[Problem] Count how many lines in the material below hold the word "slot"; the reply is that number alone.

[Records to use]

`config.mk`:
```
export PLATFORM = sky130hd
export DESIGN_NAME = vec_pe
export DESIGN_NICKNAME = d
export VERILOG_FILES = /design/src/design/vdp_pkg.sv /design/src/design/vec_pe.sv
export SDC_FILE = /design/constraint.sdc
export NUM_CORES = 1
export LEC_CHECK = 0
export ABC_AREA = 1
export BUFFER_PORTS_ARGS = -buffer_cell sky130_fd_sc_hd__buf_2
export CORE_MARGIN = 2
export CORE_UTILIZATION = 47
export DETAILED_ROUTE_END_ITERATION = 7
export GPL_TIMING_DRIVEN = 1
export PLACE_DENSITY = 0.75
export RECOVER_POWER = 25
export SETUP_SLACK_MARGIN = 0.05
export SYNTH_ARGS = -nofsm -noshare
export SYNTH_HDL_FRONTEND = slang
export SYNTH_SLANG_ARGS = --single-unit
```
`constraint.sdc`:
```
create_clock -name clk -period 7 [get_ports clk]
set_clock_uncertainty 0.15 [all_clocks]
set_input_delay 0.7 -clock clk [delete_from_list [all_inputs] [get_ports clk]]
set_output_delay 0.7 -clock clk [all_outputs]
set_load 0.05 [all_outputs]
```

* * *

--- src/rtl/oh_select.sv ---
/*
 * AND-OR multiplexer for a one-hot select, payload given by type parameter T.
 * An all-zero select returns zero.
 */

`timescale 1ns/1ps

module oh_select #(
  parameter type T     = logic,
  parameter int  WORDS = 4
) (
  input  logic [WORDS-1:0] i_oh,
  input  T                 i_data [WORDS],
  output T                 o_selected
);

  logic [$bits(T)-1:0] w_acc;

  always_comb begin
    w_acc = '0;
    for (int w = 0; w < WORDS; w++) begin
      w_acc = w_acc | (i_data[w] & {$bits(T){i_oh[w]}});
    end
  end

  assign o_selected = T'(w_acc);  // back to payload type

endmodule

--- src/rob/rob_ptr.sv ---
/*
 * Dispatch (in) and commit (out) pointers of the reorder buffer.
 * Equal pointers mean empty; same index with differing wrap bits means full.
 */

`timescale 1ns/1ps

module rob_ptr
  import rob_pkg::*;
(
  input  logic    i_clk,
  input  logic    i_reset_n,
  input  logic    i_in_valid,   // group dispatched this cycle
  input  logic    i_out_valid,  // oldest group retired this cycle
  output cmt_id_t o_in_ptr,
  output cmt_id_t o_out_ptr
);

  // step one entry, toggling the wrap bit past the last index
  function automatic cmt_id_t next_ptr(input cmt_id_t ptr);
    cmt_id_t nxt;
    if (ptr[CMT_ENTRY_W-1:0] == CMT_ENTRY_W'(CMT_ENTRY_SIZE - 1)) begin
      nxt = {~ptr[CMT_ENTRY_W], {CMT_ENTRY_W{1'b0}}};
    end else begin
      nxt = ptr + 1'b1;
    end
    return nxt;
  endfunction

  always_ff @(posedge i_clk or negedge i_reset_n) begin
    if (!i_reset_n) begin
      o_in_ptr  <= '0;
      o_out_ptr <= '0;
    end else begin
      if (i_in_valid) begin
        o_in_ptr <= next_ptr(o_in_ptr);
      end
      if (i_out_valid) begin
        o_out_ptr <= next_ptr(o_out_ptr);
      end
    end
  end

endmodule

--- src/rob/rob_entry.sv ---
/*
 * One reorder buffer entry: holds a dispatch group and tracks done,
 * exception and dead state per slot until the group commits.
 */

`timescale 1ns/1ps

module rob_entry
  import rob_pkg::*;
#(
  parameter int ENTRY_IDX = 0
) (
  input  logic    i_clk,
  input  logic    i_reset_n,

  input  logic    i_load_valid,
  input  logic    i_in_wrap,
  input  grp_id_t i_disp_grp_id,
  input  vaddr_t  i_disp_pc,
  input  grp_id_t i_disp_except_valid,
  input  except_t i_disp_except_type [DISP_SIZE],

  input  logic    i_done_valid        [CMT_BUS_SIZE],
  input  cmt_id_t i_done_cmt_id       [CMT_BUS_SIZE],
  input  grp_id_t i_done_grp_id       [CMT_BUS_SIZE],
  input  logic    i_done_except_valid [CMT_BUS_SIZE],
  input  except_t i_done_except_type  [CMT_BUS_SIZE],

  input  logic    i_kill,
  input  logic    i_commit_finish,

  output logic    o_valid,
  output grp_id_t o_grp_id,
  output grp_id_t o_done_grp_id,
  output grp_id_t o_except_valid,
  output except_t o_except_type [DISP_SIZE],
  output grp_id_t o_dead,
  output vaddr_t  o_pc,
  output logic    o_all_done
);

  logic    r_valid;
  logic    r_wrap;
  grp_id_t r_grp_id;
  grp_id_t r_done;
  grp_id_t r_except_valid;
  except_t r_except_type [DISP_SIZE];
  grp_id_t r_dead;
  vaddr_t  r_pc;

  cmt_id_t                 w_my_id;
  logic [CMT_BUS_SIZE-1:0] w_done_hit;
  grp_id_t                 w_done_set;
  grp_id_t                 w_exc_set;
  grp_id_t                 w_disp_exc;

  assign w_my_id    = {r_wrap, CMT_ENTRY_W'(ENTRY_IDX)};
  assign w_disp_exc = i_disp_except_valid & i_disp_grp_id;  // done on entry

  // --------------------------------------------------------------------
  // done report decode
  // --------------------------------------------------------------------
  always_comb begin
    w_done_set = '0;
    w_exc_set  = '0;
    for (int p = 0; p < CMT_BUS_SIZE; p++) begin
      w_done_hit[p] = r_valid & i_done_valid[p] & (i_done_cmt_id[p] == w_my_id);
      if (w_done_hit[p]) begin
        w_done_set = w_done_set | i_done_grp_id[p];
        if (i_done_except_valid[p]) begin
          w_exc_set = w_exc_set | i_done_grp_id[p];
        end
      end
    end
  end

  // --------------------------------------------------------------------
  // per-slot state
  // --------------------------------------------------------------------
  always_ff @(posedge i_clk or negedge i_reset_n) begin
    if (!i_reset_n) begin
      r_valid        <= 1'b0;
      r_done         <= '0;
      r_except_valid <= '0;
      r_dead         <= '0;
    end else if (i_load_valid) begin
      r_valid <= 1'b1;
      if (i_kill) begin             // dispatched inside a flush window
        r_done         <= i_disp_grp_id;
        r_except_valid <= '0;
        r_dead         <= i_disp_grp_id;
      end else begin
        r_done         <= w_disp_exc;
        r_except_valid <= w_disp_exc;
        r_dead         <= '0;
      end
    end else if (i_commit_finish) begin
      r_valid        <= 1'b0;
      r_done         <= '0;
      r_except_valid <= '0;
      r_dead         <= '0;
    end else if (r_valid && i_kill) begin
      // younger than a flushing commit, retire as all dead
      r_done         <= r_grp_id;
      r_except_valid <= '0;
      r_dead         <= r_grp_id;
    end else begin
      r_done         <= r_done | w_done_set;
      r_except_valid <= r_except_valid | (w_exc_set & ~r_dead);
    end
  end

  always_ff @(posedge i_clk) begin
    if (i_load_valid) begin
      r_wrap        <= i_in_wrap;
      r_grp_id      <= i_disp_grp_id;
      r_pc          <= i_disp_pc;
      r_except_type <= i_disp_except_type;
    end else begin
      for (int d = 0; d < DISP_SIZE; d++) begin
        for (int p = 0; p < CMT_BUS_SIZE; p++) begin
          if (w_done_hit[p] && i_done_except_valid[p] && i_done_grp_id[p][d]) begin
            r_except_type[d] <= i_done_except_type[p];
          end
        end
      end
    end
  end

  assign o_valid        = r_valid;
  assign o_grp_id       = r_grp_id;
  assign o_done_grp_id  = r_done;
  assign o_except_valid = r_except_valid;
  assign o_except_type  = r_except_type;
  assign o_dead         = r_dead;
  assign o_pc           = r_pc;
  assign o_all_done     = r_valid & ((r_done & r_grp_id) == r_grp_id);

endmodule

[Result] 2